Could you set down exactly the lines of the data below, starting at the one that holds "add1 = ~mul1;" and ending at the one that holds "assign ta_p[1] = inp_a[1] ^ m1[1];", both included, and only those?

## [RECORDS SUPPLIED]
'''
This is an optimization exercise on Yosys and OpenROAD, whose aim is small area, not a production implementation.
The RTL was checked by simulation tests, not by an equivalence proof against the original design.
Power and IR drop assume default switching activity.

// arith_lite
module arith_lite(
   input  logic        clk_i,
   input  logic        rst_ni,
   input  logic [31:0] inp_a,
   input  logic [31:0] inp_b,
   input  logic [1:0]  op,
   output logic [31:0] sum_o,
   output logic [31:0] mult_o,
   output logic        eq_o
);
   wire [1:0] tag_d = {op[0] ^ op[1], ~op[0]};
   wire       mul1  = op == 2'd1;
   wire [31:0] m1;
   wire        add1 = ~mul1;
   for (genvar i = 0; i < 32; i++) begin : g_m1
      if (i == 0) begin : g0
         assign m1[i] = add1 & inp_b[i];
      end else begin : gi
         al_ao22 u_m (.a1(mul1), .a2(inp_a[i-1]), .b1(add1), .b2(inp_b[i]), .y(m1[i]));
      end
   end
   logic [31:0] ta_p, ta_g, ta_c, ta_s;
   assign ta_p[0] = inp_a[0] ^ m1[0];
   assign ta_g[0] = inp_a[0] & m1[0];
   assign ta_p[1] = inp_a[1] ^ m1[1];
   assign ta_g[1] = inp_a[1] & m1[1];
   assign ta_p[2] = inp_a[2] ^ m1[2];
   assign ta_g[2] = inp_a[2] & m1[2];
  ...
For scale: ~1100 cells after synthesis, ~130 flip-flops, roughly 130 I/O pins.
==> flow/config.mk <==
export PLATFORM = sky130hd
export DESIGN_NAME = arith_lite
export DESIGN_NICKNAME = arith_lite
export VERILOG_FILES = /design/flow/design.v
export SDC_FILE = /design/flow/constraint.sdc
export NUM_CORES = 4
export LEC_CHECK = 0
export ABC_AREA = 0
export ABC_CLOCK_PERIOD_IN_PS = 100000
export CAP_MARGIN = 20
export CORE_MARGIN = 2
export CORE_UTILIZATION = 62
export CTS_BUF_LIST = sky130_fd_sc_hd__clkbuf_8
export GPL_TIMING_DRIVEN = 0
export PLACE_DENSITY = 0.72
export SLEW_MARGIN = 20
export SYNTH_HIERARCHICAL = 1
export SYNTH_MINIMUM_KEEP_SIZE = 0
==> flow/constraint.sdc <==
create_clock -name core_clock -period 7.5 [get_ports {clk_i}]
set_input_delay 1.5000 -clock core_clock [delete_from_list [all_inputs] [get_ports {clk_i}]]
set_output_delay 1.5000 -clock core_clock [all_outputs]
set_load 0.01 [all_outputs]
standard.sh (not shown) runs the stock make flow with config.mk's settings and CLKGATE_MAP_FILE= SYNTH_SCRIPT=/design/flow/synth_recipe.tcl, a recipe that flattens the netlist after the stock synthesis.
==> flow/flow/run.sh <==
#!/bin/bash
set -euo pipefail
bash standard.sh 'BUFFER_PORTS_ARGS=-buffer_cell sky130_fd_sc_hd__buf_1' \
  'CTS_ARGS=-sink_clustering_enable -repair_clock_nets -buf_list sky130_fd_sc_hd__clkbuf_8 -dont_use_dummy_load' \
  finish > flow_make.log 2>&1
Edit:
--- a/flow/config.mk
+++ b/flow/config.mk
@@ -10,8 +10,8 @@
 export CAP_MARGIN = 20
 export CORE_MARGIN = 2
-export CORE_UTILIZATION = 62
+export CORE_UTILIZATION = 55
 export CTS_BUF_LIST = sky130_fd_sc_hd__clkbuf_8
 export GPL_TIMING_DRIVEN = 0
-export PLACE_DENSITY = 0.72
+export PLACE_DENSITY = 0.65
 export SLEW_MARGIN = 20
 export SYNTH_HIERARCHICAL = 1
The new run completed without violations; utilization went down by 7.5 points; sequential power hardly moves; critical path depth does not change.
'''
'''
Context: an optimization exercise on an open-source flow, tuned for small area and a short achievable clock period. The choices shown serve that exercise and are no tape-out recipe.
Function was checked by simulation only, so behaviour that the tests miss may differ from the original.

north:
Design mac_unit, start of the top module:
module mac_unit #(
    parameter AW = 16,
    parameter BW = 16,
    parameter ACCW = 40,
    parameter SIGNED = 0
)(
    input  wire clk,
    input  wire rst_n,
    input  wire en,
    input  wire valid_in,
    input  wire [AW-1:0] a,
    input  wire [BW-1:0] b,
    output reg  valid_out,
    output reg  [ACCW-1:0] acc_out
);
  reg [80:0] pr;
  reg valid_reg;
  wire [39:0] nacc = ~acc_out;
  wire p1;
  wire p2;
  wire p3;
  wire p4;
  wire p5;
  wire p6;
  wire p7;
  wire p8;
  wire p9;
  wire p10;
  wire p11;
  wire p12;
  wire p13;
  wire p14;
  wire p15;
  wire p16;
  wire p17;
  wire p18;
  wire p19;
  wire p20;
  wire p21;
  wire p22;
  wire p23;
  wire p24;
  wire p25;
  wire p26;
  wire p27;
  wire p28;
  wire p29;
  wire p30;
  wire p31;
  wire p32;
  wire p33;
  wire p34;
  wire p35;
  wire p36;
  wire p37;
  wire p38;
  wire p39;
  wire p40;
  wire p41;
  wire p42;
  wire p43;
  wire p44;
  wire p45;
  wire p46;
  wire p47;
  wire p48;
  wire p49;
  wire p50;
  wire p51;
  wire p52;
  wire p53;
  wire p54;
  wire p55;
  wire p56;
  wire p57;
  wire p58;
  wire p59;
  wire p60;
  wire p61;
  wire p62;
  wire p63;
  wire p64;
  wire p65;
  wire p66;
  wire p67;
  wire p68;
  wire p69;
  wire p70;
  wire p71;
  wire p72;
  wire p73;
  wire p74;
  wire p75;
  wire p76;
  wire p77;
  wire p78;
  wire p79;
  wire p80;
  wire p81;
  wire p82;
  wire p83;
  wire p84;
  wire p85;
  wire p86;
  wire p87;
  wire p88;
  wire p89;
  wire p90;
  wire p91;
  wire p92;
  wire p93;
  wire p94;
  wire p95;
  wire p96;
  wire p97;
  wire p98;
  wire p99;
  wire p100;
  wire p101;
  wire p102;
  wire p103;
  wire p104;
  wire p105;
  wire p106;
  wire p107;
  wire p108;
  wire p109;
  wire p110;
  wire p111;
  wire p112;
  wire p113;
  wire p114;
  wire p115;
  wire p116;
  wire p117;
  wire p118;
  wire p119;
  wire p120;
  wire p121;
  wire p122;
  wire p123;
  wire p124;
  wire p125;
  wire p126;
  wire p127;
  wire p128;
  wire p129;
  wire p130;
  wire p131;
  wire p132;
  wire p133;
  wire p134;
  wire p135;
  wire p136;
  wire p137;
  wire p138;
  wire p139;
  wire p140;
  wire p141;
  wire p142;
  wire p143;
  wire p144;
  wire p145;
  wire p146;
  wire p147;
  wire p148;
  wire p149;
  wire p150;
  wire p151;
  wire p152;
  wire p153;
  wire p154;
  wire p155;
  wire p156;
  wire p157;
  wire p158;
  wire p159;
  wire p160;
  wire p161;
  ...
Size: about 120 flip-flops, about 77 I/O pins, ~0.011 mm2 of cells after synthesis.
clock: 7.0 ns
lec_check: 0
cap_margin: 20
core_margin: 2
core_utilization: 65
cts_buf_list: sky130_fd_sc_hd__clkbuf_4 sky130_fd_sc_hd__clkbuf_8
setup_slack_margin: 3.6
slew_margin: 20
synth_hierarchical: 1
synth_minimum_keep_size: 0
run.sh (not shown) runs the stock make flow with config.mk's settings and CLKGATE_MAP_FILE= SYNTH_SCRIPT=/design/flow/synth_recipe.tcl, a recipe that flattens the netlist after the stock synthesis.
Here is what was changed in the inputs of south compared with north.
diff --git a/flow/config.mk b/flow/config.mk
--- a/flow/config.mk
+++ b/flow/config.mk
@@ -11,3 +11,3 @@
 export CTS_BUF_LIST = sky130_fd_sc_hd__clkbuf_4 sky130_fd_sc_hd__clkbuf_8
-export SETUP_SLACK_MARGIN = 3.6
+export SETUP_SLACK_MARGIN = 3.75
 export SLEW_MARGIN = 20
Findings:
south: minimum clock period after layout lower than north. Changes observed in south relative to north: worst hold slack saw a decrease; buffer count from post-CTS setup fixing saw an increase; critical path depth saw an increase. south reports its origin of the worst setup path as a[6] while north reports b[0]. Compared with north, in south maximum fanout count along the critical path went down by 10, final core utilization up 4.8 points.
'''
'''
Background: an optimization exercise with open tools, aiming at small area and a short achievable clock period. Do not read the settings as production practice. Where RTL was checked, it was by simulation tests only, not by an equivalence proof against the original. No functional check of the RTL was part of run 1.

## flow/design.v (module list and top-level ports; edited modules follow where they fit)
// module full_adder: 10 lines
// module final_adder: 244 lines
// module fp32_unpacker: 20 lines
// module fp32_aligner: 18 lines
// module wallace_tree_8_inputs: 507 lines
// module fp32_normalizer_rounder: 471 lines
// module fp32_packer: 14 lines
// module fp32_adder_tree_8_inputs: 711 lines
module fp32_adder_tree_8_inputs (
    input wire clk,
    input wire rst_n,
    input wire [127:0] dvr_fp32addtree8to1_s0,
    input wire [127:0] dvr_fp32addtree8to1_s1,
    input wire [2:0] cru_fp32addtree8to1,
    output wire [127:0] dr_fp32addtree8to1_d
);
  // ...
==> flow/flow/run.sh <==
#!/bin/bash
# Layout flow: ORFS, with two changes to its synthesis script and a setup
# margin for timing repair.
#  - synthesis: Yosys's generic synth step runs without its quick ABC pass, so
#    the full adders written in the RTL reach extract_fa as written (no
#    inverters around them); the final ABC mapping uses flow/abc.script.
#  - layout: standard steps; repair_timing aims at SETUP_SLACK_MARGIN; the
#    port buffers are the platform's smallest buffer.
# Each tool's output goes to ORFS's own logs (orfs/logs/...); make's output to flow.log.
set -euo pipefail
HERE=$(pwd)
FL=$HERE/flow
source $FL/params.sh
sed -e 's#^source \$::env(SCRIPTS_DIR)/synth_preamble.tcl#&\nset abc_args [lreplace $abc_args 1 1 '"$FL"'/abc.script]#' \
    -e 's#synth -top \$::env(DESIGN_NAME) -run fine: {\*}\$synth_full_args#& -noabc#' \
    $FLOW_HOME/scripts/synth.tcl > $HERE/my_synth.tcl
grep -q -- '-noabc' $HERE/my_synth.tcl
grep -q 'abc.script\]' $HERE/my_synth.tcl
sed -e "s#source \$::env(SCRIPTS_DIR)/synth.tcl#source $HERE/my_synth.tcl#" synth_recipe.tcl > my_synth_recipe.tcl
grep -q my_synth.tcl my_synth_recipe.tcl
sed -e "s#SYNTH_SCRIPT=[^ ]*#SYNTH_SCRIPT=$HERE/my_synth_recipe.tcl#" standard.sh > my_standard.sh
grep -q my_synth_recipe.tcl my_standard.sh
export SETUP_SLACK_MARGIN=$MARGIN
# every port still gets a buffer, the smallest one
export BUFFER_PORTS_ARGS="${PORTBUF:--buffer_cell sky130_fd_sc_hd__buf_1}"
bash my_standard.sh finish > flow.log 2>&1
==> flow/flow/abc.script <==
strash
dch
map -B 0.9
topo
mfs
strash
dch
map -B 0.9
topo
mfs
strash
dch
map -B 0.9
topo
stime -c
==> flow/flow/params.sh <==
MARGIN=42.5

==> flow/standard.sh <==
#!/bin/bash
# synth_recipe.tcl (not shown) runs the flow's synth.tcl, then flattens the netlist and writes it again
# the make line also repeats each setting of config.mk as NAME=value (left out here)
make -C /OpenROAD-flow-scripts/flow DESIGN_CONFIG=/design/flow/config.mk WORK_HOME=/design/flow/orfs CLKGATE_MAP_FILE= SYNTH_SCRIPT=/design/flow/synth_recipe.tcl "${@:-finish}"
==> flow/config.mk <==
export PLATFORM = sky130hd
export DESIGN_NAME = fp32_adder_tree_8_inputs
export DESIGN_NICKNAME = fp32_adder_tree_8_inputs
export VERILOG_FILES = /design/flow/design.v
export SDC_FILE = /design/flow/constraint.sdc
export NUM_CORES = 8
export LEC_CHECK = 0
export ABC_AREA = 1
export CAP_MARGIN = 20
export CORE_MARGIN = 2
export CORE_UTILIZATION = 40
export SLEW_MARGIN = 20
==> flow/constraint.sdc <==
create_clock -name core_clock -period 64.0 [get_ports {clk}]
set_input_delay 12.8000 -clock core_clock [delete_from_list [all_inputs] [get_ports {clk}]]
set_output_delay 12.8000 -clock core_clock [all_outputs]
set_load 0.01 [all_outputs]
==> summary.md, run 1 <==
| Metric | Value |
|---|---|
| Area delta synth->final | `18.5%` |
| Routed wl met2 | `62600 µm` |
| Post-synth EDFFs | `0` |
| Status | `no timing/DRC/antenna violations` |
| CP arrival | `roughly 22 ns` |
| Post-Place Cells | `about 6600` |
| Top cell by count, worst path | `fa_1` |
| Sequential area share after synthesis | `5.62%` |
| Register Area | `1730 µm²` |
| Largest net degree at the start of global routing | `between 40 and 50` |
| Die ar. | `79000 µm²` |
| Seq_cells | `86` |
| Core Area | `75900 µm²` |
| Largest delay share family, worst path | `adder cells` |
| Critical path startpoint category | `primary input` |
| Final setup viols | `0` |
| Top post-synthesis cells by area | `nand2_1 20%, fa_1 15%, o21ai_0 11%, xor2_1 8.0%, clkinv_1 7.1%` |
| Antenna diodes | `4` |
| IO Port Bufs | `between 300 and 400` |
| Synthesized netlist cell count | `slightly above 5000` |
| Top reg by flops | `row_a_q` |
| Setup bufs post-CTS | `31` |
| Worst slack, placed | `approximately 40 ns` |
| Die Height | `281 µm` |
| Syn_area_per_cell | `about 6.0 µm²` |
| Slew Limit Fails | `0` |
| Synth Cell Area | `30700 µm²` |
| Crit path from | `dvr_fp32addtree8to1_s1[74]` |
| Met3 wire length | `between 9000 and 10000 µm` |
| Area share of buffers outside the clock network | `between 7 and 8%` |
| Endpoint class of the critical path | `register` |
'''
## [ANSWER TO THIS PROBLEM]
   wire        add1 = ~mul1;
   for (genvar i = 0; i < 32; i++) begin : g_m1
      if (i == 0) begin : g0
         assign m1[i] = add1 & inp_b[i];
      end else begin : gi
         al_ao22 u_m (.a1(mul1), .a2(inp_a[i-1]), .b1(add1), .b2(inp_b[i]), .y(m1[i]));
      end
   end
   logic [31:0] ta_p, ta_g, ta_c, ta_s;
   assign ta_p[0] = inp_a[0] ^ m1[0];
   assign ta_g[0] = inp_a[0] & m1[0];
   assign ta_p[1] = inp_a[1] ^ m1[1];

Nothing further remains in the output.